→ **Dataset entries**:

◇ ◇ ◇ ◇ ◇ ◇ ◇

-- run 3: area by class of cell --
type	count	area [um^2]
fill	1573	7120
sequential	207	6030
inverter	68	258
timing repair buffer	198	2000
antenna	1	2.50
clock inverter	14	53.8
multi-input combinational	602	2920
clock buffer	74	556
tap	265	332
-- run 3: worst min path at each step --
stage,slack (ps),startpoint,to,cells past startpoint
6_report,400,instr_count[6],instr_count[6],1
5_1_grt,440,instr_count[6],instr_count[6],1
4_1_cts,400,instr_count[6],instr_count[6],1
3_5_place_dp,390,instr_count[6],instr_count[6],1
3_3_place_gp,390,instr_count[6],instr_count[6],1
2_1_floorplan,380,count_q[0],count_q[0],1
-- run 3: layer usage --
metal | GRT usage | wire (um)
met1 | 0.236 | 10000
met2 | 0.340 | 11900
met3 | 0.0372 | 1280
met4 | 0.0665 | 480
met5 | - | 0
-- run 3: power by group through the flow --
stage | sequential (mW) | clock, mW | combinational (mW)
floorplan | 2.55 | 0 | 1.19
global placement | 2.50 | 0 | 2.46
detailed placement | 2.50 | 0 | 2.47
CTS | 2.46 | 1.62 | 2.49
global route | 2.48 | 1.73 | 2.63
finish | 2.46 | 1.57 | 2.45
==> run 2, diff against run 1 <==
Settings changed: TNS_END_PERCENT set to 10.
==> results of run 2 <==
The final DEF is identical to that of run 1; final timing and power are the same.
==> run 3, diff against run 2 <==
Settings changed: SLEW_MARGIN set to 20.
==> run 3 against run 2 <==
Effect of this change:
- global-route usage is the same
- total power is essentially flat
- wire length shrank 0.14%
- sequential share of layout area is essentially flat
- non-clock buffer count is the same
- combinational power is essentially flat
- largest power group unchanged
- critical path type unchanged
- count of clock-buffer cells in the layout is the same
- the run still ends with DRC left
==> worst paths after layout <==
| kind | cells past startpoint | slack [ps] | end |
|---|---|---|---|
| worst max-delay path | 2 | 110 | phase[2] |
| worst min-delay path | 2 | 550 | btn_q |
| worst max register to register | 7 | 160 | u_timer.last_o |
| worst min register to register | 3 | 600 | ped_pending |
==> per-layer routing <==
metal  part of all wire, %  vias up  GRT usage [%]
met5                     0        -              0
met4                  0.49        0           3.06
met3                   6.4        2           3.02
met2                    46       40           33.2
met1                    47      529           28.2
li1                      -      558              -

◇ ◇ ◇ ◇ ◇ ◇ ◇

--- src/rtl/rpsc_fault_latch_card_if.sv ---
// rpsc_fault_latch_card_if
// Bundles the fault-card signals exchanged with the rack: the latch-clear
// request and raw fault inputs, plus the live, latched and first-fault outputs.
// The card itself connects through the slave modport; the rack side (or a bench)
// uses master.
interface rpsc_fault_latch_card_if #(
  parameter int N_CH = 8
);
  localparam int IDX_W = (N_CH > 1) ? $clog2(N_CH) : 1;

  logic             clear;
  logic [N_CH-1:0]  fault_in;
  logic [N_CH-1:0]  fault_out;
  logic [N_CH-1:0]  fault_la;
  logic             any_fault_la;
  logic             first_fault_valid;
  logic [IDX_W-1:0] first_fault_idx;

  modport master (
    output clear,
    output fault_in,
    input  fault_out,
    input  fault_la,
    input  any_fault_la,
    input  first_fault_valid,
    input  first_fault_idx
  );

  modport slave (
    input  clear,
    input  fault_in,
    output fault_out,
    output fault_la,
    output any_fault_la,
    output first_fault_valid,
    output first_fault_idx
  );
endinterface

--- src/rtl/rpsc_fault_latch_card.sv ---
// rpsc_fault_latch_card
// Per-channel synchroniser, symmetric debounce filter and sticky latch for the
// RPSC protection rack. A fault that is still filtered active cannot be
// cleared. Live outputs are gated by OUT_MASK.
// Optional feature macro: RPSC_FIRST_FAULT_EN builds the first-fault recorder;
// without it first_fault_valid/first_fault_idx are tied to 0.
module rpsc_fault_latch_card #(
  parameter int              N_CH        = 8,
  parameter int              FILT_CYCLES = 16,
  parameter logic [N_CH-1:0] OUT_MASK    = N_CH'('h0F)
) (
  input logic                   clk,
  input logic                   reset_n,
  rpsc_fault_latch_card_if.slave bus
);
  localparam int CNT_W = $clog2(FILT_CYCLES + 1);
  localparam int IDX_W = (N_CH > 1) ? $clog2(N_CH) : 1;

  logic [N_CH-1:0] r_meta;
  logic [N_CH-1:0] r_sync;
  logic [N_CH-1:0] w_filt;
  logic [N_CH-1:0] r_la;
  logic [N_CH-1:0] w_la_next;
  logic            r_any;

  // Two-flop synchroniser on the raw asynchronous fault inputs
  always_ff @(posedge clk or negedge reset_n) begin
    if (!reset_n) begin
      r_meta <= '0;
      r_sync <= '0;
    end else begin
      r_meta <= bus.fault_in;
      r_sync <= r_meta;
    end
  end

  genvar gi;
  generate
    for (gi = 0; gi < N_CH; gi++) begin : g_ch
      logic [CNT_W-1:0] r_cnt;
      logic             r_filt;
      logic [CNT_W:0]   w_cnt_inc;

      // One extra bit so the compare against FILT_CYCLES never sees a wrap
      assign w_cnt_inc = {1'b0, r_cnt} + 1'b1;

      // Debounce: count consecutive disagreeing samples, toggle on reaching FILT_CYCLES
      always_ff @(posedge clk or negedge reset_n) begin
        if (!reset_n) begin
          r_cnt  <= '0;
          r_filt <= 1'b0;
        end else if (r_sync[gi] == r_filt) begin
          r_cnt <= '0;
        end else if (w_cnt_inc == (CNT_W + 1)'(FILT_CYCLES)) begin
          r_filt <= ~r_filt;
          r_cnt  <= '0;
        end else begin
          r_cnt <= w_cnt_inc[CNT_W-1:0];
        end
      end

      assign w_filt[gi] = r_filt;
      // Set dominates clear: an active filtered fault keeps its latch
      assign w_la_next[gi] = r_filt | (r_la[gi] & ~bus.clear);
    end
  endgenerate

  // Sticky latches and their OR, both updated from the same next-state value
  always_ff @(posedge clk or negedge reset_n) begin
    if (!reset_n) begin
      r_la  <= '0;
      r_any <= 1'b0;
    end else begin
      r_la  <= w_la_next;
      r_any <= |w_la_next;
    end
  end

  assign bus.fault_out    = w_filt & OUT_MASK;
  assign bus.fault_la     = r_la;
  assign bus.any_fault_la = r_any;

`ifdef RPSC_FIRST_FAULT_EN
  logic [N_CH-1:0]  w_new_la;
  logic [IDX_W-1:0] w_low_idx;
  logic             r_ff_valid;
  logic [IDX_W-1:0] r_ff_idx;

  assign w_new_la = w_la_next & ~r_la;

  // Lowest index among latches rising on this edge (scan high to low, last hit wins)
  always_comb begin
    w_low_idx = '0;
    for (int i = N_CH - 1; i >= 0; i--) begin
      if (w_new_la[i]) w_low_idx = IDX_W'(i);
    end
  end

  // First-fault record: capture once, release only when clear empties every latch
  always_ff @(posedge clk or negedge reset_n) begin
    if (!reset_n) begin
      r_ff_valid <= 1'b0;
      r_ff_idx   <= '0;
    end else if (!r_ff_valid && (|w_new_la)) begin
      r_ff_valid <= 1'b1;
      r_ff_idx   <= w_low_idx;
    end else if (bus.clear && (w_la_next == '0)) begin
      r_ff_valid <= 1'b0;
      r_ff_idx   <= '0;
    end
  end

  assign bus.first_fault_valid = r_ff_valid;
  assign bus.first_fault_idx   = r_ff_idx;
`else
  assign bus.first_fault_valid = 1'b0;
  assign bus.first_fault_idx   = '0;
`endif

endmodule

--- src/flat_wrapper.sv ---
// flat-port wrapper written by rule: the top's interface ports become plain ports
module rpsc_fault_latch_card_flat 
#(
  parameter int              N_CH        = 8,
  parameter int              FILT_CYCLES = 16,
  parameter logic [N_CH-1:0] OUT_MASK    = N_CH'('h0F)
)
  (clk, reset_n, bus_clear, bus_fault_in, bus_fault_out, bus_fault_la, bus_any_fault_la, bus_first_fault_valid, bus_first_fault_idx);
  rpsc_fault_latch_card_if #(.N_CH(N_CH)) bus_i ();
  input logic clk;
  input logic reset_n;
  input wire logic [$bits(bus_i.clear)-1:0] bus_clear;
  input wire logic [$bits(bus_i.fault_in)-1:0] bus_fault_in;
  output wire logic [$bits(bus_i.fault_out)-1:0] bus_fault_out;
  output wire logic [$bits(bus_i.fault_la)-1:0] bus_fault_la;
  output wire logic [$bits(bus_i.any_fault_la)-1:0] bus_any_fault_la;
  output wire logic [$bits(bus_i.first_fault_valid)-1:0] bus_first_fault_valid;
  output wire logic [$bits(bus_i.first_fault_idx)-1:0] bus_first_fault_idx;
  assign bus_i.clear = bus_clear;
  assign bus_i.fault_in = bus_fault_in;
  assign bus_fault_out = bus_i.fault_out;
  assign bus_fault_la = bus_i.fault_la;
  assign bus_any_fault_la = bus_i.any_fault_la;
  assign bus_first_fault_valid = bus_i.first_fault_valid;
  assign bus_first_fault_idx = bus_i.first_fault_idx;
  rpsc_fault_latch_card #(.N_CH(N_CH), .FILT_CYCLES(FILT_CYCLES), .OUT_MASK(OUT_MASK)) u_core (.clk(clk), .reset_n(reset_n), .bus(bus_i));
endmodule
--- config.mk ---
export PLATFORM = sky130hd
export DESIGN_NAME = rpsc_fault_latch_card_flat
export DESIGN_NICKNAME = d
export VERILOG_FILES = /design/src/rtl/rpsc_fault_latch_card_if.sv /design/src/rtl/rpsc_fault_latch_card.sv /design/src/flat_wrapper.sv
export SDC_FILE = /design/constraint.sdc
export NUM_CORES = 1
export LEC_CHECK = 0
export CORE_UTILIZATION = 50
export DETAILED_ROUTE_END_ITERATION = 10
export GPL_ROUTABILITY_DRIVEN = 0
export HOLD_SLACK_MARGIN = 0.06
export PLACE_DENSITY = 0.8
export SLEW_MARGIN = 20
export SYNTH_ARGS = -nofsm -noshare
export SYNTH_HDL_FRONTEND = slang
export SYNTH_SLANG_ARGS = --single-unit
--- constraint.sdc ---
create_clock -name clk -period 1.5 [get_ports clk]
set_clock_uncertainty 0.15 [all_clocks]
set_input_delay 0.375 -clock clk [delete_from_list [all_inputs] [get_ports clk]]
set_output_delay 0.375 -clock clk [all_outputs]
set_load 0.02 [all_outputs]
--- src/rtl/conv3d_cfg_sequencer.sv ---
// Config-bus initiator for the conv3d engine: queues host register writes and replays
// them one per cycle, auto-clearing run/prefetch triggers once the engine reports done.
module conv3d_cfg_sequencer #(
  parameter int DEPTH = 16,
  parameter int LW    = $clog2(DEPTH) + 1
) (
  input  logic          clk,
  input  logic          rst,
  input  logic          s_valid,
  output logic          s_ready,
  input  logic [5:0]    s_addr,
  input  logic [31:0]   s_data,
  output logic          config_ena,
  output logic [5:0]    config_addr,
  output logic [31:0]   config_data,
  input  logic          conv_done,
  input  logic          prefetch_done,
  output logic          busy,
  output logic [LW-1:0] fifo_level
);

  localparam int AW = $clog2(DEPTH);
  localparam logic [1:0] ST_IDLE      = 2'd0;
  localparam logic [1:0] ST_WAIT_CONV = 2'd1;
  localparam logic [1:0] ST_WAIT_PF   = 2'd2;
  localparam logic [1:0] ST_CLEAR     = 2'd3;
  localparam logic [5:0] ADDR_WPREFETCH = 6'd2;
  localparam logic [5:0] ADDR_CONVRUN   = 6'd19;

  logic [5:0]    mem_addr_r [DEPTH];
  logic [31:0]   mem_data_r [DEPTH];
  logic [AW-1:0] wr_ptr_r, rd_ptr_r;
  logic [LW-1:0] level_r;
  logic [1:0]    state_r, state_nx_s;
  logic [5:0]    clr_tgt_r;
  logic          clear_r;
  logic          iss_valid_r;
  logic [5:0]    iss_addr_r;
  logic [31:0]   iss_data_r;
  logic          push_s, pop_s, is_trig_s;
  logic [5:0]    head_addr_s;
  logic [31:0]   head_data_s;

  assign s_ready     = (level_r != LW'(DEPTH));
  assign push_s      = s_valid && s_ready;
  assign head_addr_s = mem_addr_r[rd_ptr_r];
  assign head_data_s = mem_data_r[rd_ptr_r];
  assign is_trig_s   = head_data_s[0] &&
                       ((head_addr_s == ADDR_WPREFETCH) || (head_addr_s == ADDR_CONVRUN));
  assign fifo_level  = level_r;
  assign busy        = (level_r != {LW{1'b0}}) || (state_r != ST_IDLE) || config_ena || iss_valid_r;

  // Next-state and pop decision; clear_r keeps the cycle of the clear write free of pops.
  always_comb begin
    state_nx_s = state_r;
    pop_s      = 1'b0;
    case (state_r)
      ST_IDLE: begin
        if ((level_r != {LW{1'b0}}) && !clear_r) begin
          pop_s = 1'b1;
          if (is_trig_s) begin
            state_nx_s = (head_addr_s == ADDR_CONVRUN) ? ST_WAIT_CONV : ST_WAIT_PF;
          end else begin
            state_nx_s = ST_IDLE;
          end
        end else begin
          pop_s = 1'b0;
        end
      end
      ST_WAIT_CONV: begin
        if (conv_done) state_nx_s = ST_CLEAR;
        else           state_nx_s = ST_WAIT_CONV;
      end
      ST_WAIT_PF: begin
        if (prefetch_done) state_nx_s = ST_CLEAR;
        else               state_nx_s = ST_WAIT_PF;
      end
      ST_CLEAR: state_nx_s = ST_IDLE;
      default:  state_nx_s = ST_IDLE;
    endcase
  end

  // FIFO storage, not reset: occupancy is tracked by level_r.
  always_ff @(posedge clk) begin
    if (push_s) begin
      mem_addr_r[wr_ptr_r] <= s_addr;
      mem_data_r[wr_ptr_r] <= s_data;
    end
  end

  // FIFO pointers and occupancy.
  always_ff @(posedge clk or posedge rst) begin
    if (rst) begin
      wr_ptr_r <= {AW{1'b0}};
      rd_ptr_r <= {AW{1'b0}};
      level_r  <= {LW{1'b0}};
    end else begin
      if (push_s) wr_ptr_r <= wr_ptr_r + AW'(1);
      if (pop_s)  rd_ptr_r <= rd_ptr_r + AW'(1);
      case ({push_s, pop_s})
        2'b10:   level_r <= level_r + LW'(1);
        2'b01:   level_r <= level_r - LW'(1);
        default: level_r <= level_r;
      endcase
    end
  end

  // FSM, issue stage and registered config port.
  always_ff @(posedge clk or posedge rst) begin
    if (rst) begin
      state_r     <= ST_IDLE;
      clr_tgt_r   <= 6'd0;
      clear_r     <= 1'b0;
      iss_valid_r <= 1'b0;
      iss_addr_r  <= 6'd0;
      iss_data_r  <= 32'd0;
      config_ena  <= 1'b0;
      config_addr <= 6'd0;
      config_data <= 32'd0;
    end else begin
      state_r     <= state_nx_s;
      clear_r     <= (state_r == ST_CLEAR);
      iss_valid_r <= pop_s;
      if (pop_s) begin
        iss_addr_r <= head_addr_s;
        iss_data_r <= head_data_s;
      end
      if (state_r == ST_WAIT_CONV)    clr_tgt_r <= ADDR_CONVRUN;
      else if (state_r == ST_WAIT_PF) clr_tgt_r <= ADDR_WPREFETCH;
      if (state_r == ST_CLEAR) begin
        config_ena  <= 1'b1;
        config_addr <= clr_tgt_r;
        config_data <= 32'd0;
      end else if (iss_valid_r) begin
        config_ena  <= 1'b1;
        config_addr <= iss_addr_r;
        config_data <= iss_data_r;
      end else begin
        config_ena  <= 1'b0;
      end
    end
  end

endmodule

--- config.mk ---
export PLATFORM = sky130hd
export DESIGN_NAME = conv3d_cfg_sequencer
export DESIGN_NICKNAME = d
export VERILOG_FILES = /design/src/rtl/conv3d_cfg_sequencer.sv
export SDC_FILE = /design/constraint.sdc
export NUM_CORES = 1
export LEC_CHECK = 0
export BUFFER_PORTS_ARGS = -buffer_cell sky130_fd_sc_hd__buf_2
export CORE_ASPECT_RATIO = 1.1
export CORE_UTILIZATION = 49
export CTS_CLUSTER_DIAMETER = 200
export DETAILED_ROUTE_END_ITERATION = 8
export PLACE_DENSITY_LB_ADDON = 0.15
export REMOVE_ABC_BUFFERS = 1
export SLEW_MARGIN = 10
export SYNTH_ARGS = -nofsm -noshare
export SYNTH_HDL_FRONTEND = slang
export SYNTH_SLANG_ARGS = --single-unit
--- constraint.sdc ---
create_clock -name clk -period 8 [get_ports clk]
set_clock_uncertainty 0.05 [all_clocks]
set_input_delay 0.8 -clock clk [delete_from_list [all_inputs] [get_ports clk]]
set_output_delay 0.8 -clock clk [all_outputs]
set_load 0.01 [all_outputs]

◇ ◇ ◇ ◇ ◇ ◇ ◇

→ **What you are asked to do**:
Look through the data above for the word "sequential". Report each line where it occurs.

→ **Solution below**:
sequential	207	6030
stage | sequential (mW) | clock, mW | combinational (mW)
- sequential share of layout area is essentially flat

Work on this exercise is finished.